Friday, September 7, 2012

Simplify

“We women have a lot to learn about simplifying our lives. We have to decide what is important and then move along at a pace that is comfortable for us. We have to develop the maturity to stop trying to prove something. We have to learn to be content with what we are.”
Marjorie Hinckley

Oh Marjorie Hinckley, how you speak straight to my heart with your profundity!  "Develop the maturity to stop trying to prove something."  "Be content"... with what we have, with who we are, with the fact that we take things one day at a time and we are where we are.  I really think sometimes we expect far more of ourselves than God does, or perhaps we expect more about the things that really just don't matter all that much in the grand scheme of things.  


Sometimes, even though I'm thirty-something, I feel like I experience just as much drama as high schoolers.  I've been so very concerned about fitting in, wanting to be liked, to be a part of something.  You see, before getting married, I was the social queen!  I learned at a young age (let's say 10ish) what it felt like to not be included, so when I came into my own (late teens/early 20's) and had many friends, I tried so hard to always make sure to be inclusive.  My #1 priority was making sure people who came to my parties or activities felt good being there, especially those who were new or seemed to be on the periphery.  My husband said one of the first things he liked about me was how outgoing I was, how I looked out for others.  So fast forward eight years later, and I feel like I've lost that person.  I don't know where she is.  I don't know when I lost her, but now I largely keep to myself.  Sure, having children and living in my parent's basement doesn't necessarily help with this, but even I have to admit I'm far less social than before.  I can't seem to figure out why, and I feel so incredibly guilty, like my husband wont love me anymore now that things have somehow changed.  But I also have to admit that I feel a little more like I did when I was 10.  I feel like "friends" are getting together and I'm regularly not involved.  I feel like I'm on the B-list so to speak.  It's really been bothering me over the past year, and lately I've been trying to squelch the pitty party I've been throwing for myself and try to throw a real party, with real people, and remember that it's more about what I'm giving to others than what I'm receiving from them.  I tried to invite some friends out for lunch today, and sadly, it reminded me of my tenth birthday when only one person showed up.  Today only two friends came, and even though everyone had a very legitimate reason for not coming (of about 10 invites), it still hurt.  Silly and high school dramatized as it may be, I feel like it's a reflection of me as a person, that I'm not fun enough to be friends with (not to devalue the two who did come.  That meant a lot).

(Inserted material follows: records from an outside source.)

File: src/verilog/hbp_pkg.sv
package hbp_pkg;
    // ------------------------------------------------------------------
    // widths
    // ------------------------------------------------------------------
    localparam int ADDR_W     = 7;
    localparam int NUM_SRC    = 8;
    localparam int NUM_TARGET = 128;
    // ------------------------------------------------------------------
    // bus convention strap levels
    // ------------------------------------------------------------------
    localparam logic CONV_SEP_STROBE = 1'b0;
    localparam logic CONV_DIR_STROBE = 1'b1;
    // ------------------------------------------------------------------
    // reset values
    // ------------------------------------------------------------------
    localparam logic [6:0] ADDR_RST = 7'h00;
    localparam logic [7:0] PEND_RST = 8'h00;
    // ------------------------------------------------------------------
    // access target kinds
    // ------------------------------------------------------------------
    typedef enum logic [2:0] {
        TGT_REG     = 3'b001,
        TGT_FIFO_A  = 3'b010,
        TGT_FIFO_B  = 3'b100
    } hbp_target_t;
endpackage : hbp_pkg
File: src/verilog/hbp_host_port.sv
`timescale 1ns/10ps
// Function
// - strap low separate strobes, high direction strobe
// - latch mux address on strobe falling edge
// - strobe held high means direct address
// - decode seven address bits to one register
// - direction mode makes strobe a mode input
// - interrupt asserted while any cause pending
// - open drain interrupt, pulls low only
// - dma acknowledge selects channel fifo, ignores address
module hbp_host_port
    import hbp_pkg::*;
#(
    parameter int N_SRC = NUM_SRC
) (
    // clock and reset
    input  wire logic                  clk,
    input  wire logic                  resetn,
    // straps and address pins, asynchronous
    input  wire logic                  bus_convention_select,
    input  wire logic                  addr_latch_strobe,
    input  wire logic [ADDR_W-1:0]     register_select_inputs,
    // dma acknowledges, active low, asynchronous
    input  wire logic                  dma_ack_chan_first_n,
    input  wire logic                  dma_ack_chan_second_n,
    // host access strobe from the strobe decoder
    input  wire logic                  access_req,
    // interrupt causes from the channels
    input  wire logic [N_SRC-1:0]      src_event,
    input  wire logic [N_SRC-1:0]      src_ack,
    // mode outputs and decoded access target
    output logic                       conv_dir_strobe,
    output logic                       auxiliary_config_pin,
    output logic [ADDR_W-1:0]          reg_addr,
    output logic [NUM_TARGET-1:0]      reg_select,
    output hbp_target_t                target_kind,
    output logic                       fifo_sel_valid,
    // interrupt pin
    output logic                       irq_out,
    output logic                       irq_oe_n,
    output logic [N_SRC-1:0]           irq_pending
);
    // ------------------------------------------------------------------
    // parameter checks
    // ------------------------------------------------------------------
    // the select decode and the sync word assume a seven-bit address
    if (ADDR_W != 7) begin : g_bad_addr_w
        $error("hbp_host_port: address must be 7 bits");
    end
    if (N_SRC < 1 || N_SRC > 32) begin : g_bad_n_src
        $error("hbp_host_port: N_SRC must be 1 to 32");
    end

    // ------------------------------------------------------------------
    // synchroniser word layout
    // ------------------------------------------------------------------
    localparam int SW     = ADDR_W + 4;
    localparam int B_CONV = SW - 1;
    localparam int B_ALE  = SW - 2;
    localparam int B_DKA  = SW - 3;
    localparam int B_DKB  = SW - 4;
    // acknowledges reset to their idle high level, so no false dma
    // cycle shows while the flops refill after reset
    localparam logic [SW-1:0] SYNC_IDLE = {2'b00, 2'b11, ADDR_RST};

    // ------------------------------------------------------------------
    // registers
    // ------------------------------------------------------------------
    logic [SW-1:0]         pin_word;
    logic [SW-1:0]         meta_ff;
    logic [SW-1:0]         sync_ff;
    logic                  ale_d_ff;
    logic [ADDR_W-1:0]     lat_ff;
    logic [ADDR_W-1:0]     out_addr_ff;
    logic [NUM_TARGET-1:0] sel_ff;
    hbp_target_t           kind_ff;
    logic                  fifo_ff;
    logic                  conv_ff;
    logic                  aux_ff;

    // ------------------------------------------------------------------
    // input synchronisers
    // ------------------------------------------------------------------
    // every pin is asynchronous to clk, so all pass two flops
    assign pin_word = {bus_convention_select, addr_latch_strobe,
                       dma_ack_chan_first_n, dma_ack_chan_second_n,
                       register_select_inputs};

    always_ff @(posedge clk) begin
        if (!resetn) begin
            meta_ff <= SYNC_IDLE;
            sync_ff <= SYNC_IDLE;
        end else begin
            meta_ff <= pin_word;
            sync_ff <= meta_ff;
        end
    end

    // ------------------------------------------------------------------
    // synchronised views
    // ------------------------------------------------------------------
    wire              s_conv  = sync_ff[B_CONV];
    wire              s_ale   = sync_ff[B_ALE];
    wire              s_dka_n = sync_ff[B_DKA];
    wire              s_dkb_n = sync_ff[B_DKB];
    wire [ADDR_W-1:0] s_addr  = sync_ff[ADDR_W-1:0];

    // ------------------------------------------------------------------
    // mode decode
    // ------------------------------------------------------------------
    wire is_sep   = (s_conv == CONV_SEP_STROBE);
    wire ale_fall = is_sep & ale_d_ff & ~s_ale;
    // strobe held high: address pins pass straight through
    wire direct   = is_sep & s_ale;
    // mux bus: address pins follow data lines wired by host
    wire [ADDR_W-1:0] cur_addr = direct ? s_addr : lat_ff;
    // direction mode has no latch, pins are the address
    wire [ADDR_W-1:0] eff_addr = is_sep ? cur_addr : s_addr;

    // ------------------------------------------------------------------
    // target decode
    // ------------------------------------------------------------------
    wire dka = ~s_dka_n;
    wire dkb = ~s_dkb_n;
    // channel one wins if both acknowledges overlap
    wire fifo_hit = dka | dkb;
    wire hbp_target_t nxt_kind = dka ? TGT_FIFO_A :
                                 dkb ? TGT_FIFO_B : TGT_REG;
    // a dma cycle ignores the address and hits no register
    wire reg_access  = access_req & ~fifo_hit;
    wire fifo_access = access_req & fifo_hit;
    wire [NUM_TARGET-1:0] nxt_sel;

    // ------------------------------------------------------------------
    // one-hot register select
    // ------------------------------------------------------------------
    // one comparator per register, so at most one select can rise
    for (genvar i = 0; i < NUM_TARGET; i++) begin : g_sel
        assign nxt_sel[i] = reg_access &
                            (eff_addr == ADDR_W'(i));
    end

    // ------------------------------------------------------------------
    // address latch
    // ------------------------------------------------------------------
    always_ff @(posedge clk) begin
        if (!resetn) begin
            ale_d_ff <= 1'b0;
        end else begin
            ale_d_ff <= s_ale;
        end
    end

    // capture address as strobe goes low; held through the access
    always_ff @(posedge clk) begin
        if (!resetn) begin
            lat_ff <= ADDR_RST;
        end else if (ale_fall) begin
            lat_ff <= s_addr;
        end
    end

    // ------------------------------------------------------------------
    // access outputs
    // ------------------------------------------------------------------
    always_ff @(posedge clk) begin
        if (!resetn) begin
            out_addr_ff <= ADDR_RST;
            sel_ff      <= '0;
        end else begin
            out_addr_ff <= eff_addr;
            sel_ff      <= nxt_sel;
        end
    end

    always_ff @(posedge clk) begin
        if (!resetn) begin
            kind_ff <= TGT_REG;
            fifo_ff <= 1'b0;
        end else begin
            kind_ff <= nxt_kind;
            fifo_ff <= fifo_access;
        end
    end

    // ------------------------------------------------------------------
    // mode outputs
    // ------------------------------------------------------------------
    always_ff @(posedge clk) begin
        if (!resetn) begin
            conv_ff <= CONV_SEP_STROBE;
            aux_ff  <= 1'b0;
        end else begin
            conv_ff <= s_conv;
            // strobe pin doubles as a mode level here
            aux_ff  <= ~is_sep & s_ale;
        end
    end

    // ------------------------------------------------------------------
    // output drive
    // ------------------------------------------------------------------
    assign conv_dir_strobe      = conv_ff;
    assign auxiliary_config_pin = aux_ff;
    assign reg_addr             = out_addr_ff;
    assign reg_select           = sel_ff;
    assign target_kind          = kind_ff;
    assign fifo_sel_valid       = fifo_ff;

    // ------------------------------------------------------------------
    // interrupt request
    // ------------------------------------------------------------------
    hbp_irq_core #(
        .N_SRC     (N_SRC)
    ) u_irq (
        .clk       (clk),
        .resetn    (resetn),
        .src_event (src_event),
        .src_ack   (src_ack),
        .irq_out   (irq_out),
        .irq_oe_n  (irq_oe_n),
        .pending   (irq_pending)
    );
endmodule : hbp_host_port

File: src/verilog/hbp_irq_core.sv
`timescale 1ns/10ps
module hbp_irq_core
    import hbp_pkg::*;
#(
    parameter int N_SRC = NUM_SRC
) (
    // clock and reset
    input  wire logic             clk,
    input  wire logic             resetn,
    // event sources and host acknowledge
    input  wire logic [N_SRC-1:0] src_event,
    input  wire logic [N_SRC-1:0] src_ack,
    // interrupt pin, open drain
    output logic                  irq_out,
    output logic                  irq_oe_n,
    output logic [N_SRC-1:0]      pending
);
    // ------------------------------------------------------------------
    // sticky pending causes
    // ------------------------------------------------------------------
    logic [N_SRC-1:0] pend_ff;
    logic [N_SRC-1:0] nxt_pend;
    logic             any_pend;

    if (N_SRC < 1 || N_SRC > 32) begin : g_bad_n_src
        $error("hbp_irq_core: N_SRC must be 1 to 32");
    end

    // a new event in the same cycle as its ack stays pending
    assign nxt_pend = (pend_ff & ~src_ack) | src_event;
    assign any_pend = |pend_ff;

    always_ff @(posedge clk) begin
        if (!resetn) begin
            pend_ff <= N_SRC'(PEND_RST);
        end else begin
            pend_ff <= nxt_pend;
        end
    end

    // ------------------------------------------------------------------
    // pin: only ever pulls low, enable low while driving
    // ------------------------------------------------------------------
    assign irq_out  = 1'b0;
    assign irq_oe_n = ~any_pend;
    assign pending  = pend_ff;
endmodule : hbp_irq_core

File: config.mk
export PLATFORM = sky130hd
export DESIGN_NAME = hbp_host_port
export DESIGN_NICKNAME = d
export VERILOG_FILES = /design/src/verilog/hbp_pkg.sv /design/src/verilog/hbp_host_port.sv /design/src/verilog/hbp_irq_core.sv
export SDC_FILE = /design/constraint.sdc
export NUM_CORES = 1
export LEC_CHECK = 0
export BUFFER_PORTS_ARGS = -buffer_cell sky130_fd_sc_hd__buf_2
export CAP_MARGIN = 20
export CORE_UTILIZATION = 44
export DETAILED_ROUTE_END_ITERATION = 10
export GPL_TIMING_DRIVEN = 0
export PLACE_DENSITY_LB_ADDON = 0.08
export RECOVER_POWER = 100
export SYNTH_ARGS = -nofsm -noshare
export SYNTH_HDL_FRONTEND = slang
export SYNTH_SLANG_ARGS = --single-unit
File: constraint.sdc
create_clock -name clk -period 1.45 [get_ports clk]
set_input_delay 0.0725 -clock clk [delete_from_list [all_inputs] [get_ports clk]]
set_output_delay 0.0725 -clock clk [all_outputs]
set_load 0.01 [all_outputs]
# Word-level counts from Yosys, hierarchy flattened
# Index checks and enable logic that the tools add are counted.
[totals]
elab_cells = 290
output_inout_bits = 151
register_bits = 179
[classes]
eq_ne = 127
muxes = 4
reduce_logical = 3
bitwise = 144
[op_table]
columns = ["cell", "count"]
rows = [
  ["$eq 7x7->1 const B", 64],
  ["$eq 7x6->1 const B", 32],
  ["$and 1x1->1", 134],
  ["$eq 7x5->1 const B", 16],
  ["$eq 7x4->1 const B", 8],
  ["$eq 7x3->1 const B", 4],
  ["$eq 7x2->1 const B", 2],
  ["$mux 7", 2],
  ["$and 8x8->8", 1],
  ["$not 8->8", 1],
  ["$or 8x8->8", 1],
  ["$reduce_or 8->1", 1],
  ["$eq 7x1->1 const B", 1],
  ["$logic_not 7->1", 1],
  ["$not 1->1", 6],
  ["$mux 3", 1],
  ["$mux 2", 1],
  ["$reduce_and 2->1", 1],
  ["$or 1x1->1", 1],
]

# Logic depth before layout (Yosys ltp)
[logic_depth]
word_depth = 6
ltp_mapped = 7
depth_no_buf = 4

# By module
# Synthesis repeated with hierarchy kept, for this count alone.
[unflattened]
hier_cells = 502
hier_area_um2 = 5579.1
[by_module_without_submodules]
columns = ["module", "seq_area_each_um2", "cells_each", "n_inst", "area_per_inst_um2"]
rows = [
  ["hbp_host_port", 3423.3, 472, 1, 5275.1],
  ["hbp_irq_core", 160.2, 30, 1, 304.0],
]

# Worst setup path before layout
# No wires, ideal clock.
[synth_timing]
path_type = "register to register"
start = "reg sync_ff[9]"
end = "reg sel_ff[124], in the netlist reg_select[124]"
arrival_ns = 1.426
setup_time_ns = 0.117
setup_slack_ns = -0.093
path_buffers = 2
required_ns = 1.333
synth_period_minus_slack_ns = 1.543
stages_incl_launch_ff = 7
path_cell_list = "dfxtp_1 -> buf_2 -> or2_1 -> a31oi_1 -> nand2b_1 -> buf_4 -> nor2_1"
[synth_between]
elab_chain_cells = 5
[synth_lines]
columns = ["item", "line_no", "text"]
rows = [
  ["from (decl)", "hbp_host_port.sv:71", "logic [SW-1:0] sync_ff;"],
  ["from (signal assigned)", "hbp_host_port.sv:95", "sync_ff <= meta_ff;"],
  ["$and 1x1->1", "hbp_host_port.sv:114", "wire direct = is_sep & s_ale;"],
  ["$mux 7", "hbp_host_port.sv:116", "wire [ADDR_W-1:0] cur_addr = direct ? s_addr : lat_ff;"],
  ["$mux 7", "hbp_host_port.sv:118", "wire [ADDR_W-1:0] eff_addr = is_sep ? cur_addr : s_addr;"],
  ["$eq 7x7->1", "hbp_host_port.sv:140", "(eff_addr == ADDR_W'(i));"],
  ["$and 1x1->1", "hbp_host_port.sv:139", "assign nxt_sel[i] = reg_access &"],
  ["to (signal assigned)", "hbp_host_port.sv:172", "sel_ff <= nxt_sel;"],
  ["to (decl)", "hbp_host_port.sv:75", "logic [NUM_TARGET-1:0] sel_ff;"],
]
# No other way between the ends.
# A chain may end at the register's enable or synchronous reset.

# Final worst setup path
[layout_timing]
start = "reg sync_ff[9]"
end = "reg sel_ff[56], in the netlist reg_select[56]"
[layout_between]
elab_chain_cells = 5
[layout_lines]
columns = ["item", "line_no"]
rows = [
  ["$and 1x1->1", "hbp_host_port.sv:114"],
  ["$mux 7", "hbp_host_port.sv:116"],
  ["$mux 7", "hbp_host_port.sv:118"],
  ["$eq 7x6->1", "hbp_host_port.sv:140"],
  ["$and 1x1->1", "hbp_host_port.sv:139"],
]
# No other way between the ends.

==> results.tsv <==
metric	value	unit
outcome	finished with violations	
failed_checks	setup timing	
cts_buffers	17	
worstHoldPathType	in -> reg	
finalWirelength	15400	um
grt_pass1_wl	22300	um
cts_sinks	179	
gr-usage-all-layers	23.1	%
path_depth	5	
drive_gt1_share	53.2	%
viasPerCell	4.75	
endpoint	reg_select[56]$_SDFF_PN0_	
finClkSkew	9.87	ps
required	1800	ps
worst-path-buf-inv	1	
die_height	113	um
core	12000	um2
timing.rr.end	reg_select[56]$_SDFF_PN0_	
synth-seq-area-share	66.4	%
start_util	45.1	%
cap_violations	0	
die-width	113	um
placed_area	6540	um2
yosys_warnings	0	
startpoint	sync_ff[9]$_SDFF_PN0_	
critical_path.max_stage_delay	510	ps
numPortBuffers	179	
grt_max_degree	17	
crit_fanout	6	
num_io_pins	181	
hold_slack	130	ps
slowest_stage	or4b_4	
antennaDiodeCount	0	
gp_congestion	0.805	
leakagePower	3.89	nW
ys_seq_elements	179	
syn2layout_area_growth	65.4	%
cts_tree	done	
dieArea	12700	um2
power_density	1180	nW/um2
antenna_found_initial	0	
gr-total-overflow	0	
num_vias	4518	
period_minus_slack	1650	ps
crit_chain	buf_4 > or4b_4 > o21ai_4 > nand2_4 > nor2_1	
setup_viol	131	
avgRoutedWirePerCell	16.2	um
first_iter_violations	316	
reg2reg_from	sync_ff[9]$_SDFF_PN0_	
rows	40	
synthFlopType	dfxtp_1	
layout_setup_ws	-200	ps
rsz0062_at_grt	true	
ff2ff_setup_slack	-200	ps
fillCellCount	805	
grt_pass1_vias	4319	
clk_path_buf_depth	2	
dp_slack	-523	ps
final_util	74.6	%
root_buffer	clkbuf_16	
synth_fp_nets	547	
drc	0	
hold_violations	0	
reg2reg_depth	5	
synthDistinctLibCells	45	
final_common_cell	buf_2	
ant_nets	0	
synth-edff-count	0	
synth.avg_cell_area	10.4	um2
synth_cells	517	
dp_hpwl	8950	um
fin_area	8920	um2
syn_area	5400	um2
synthArstFlopShare	0	%
final_cell_mix	buf_2 (179), dfxtp_1 (174), nor2_1 (63), nor2_2 (46), dlygate4sd3_1 (29)	
fin_crit_sh	114	%
final_nets	821	
clk_latency	430	ps
dr.pass1.iters	4	
critical_path.endpoint_type	flip-flop	
crit_type	reg -> reg	
peakVddDrop	771	uV
cts.clk_slew.worst_paths	70	ps
crit_path_start_kind	flip-flop	
worstPathArrival	2000	ps
cts_max_level	4	
critPathTopFamily	simple AND/OR/NAND/NOR gates	
slew_violations	0	
max_freq	606	MHz
## layout make-up
cell class | instances | area, um2 | area share, %
inverter | 1 | 3.75 | 0.0421
sequential | 179 | 3590 | 40.3
timing repair buffer | 255 | 1720 | 19.3
multi-input combinational | 316 | 2540 | 28.5
clock buffer | 19 | 443 | 4.96
tap | 147 | 184 | 2.06
clock inverter | 13 | 199 | 2.23
buffer | 21 | 239 | 2.68
## state kept, by name (all words and copies together), names as in the netlist
signal / count
ale_d_ff: 1
auxiliary_config_pin: 1
conv_dir_strobe: 1
fifo_sel_valid: 1
lat_ff: 7
meta_ff: 11
reg_addr: 7
reg_select: 128
sync_ff: 11
target_kind: 3
u_irq.pending: 8
## metrics by stage
step | setup TNS (ps) | power [W] | instances
6_report | -18420 | 0.0106 | 951
5_1_grt | -23980 | 0.0109 | 951
4_1_cts | -14700 | 0.0105 | 936
3_5_place_dp | -51420 | 0.00546 | 843
3_3_place_gp | -46850 | 0.00545 | 843
2_1_floorplan | -1960 | 0.00533 | 517
## cell usage after synthesis (3+ instances only)
master / count / area [um2]
dfxtp_1: 179 / 3580
nor2_1: 125 / 469
nand2_1: 49 / 184
and2_1: 23 / 144
nand2b_1: 17 / 106
a21boi_0: 11 / 82.6
nand3_1: 11 / 55.1
o21a_1: 11 / 82.6
nor2b_1: 10 / 62.6
buf_2: 8 / 40.0
clkbuf_1: 7 / 26.3
or4b_1: 7 / 70.1
o21ai_2: 6 / 52.6
nor3_1: 5 / 25.0
buf_4: 4 / 30.0
buf_6: 3 / 33.8
nand2_2: 3 / 18.8
o21ai_0: 3 / 15.0
or4_1: 3 / 22.5
## tightest hold or removal path, stage by stage
cell and delay [ps]:
buf_2 130, clkbuf_1 210, nand2b_1 120
## report_power, final
group          internal [W]  leakage (nW)  switching (W)  total [W]
Sequential          0.00497          1.45      0.0000391    0.00501
Clock               0.00297         0.307        0.00196    0.00492
Combinational      0.000320          2.13       0.000314   0.000634
## routing by layer
layer,up-vias,part of all wire [%],wire length (um),track usage (%)
li1,2218,-,-,-
met1,2109,39,6020,25.8
met2,165,53,8220,41.0
met3,26,5.5,848,6.16
met4,0,2.3,348,11.0
met5,-,0,0,0
## cell families (layout without fill, tap and decap cells)
| logic type | after synthesis | in the layout | share of synthesized area, % |
|---|---|---|---|
| buffers and inverters | 23 | 309 | 2.48 |
| AND/OR/NAND/NOR | 269 | 270 | 24.0 |
| other | 1 | 1 | 0.0695 |
| flip-flops | 179 | 179 | 66.4 |
| AO/OA/AOI/OAI | 41 | 41 | 5.94 |
| multiplexers | 4 | 4 | 1.09 |
## worst min path at each step
stage                                startpoint                    end  slack (ps)  depth (start not counted)
after floorplan                          resetn  sync_ff[7]$_SDFF_PN1_         150                          1
final                                    resetn  meta_ff[7]$_SDFF_PN1_         130                          3
after detailed placement  dma_ack_chan_second_n  meta_ff[7]$_SDFF_PN1_         260                          2
after CTS                                resetn  meta_ff[7]$_SDFF_PN1_         120                          3
after global placement    dma_ack_chan_second_n  meta_ff[7]$_SDFF_PN1_         260                          2
after global routing                     resetn  meta_ff[7]$_SDFF_PN1_         150                          3
## repair_timing
action                     4_1_cts  5_1_grt
gates resized for setup        145      111
setup endpoints to repair      142      138
hold buffers                    29        0
pin swaps                       54       53
hold endpoints to repair        21        0
setup buffers                   26       14
gates cloned                     6        2
(Power assumes the default switching activity.)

Then comes Marjorie Hinckley to the rescue.  First of all, get over myself, right?  Absolutely.  Second of all, stop trying to prove something.  Who really cares?  I'm a good mom, I'm a good social worker and professional, I'm trying to be a good wife and decent person in general.  As long as I'm trying and striving, that's all that really matters.  I've been focused in the wrong direction, thinking about what I don't have, what qualities I lack that some of these other ladies have that seem to be so "popular" for lack of a better term, and again, who cares?  I'm me, and I like me.  I'm perfectly flawed just like every other mortal, save our Savior.  He loves me, and I need to stop judging myself by what I think everyone else is thinking (when truthfully they probably aren't thinking about me at all), and start judging myself by what He thinks.  I will continue to focus on doing more for others, and thinking less of myself, and I will simplify.  Clean out, declutter.  My home, my mind, my relationships.  I'm going to stop trying so hard to impress people who clearly don't care all that much, and start trying to be the best person I can be because that's who the Lord wants me to be.  


Thanks Marjorie!  I just love Sister Hinckley.  She was a hoot, and so right on!

1 comment:

a little chat with pat said...

Oh my dear Rebecca... I simply love you. You write what so many feel if you must know. This is a journey that so many women face to one degree or another. I have felt that same way in my own life at times, and have worked over the years to do just what sister Hinckley said so well. For the record, you are amazing!!!! I don't know what you are measuring yourself up to because you put most people to shame. For what you juggle, what you accomplish, how giving and unselfish you are, how PATIENT):! And furthermore... if you lived by me you would be "hiding out" trying to avoid me because we all would be dragging you everywhere, all the time!!!!!!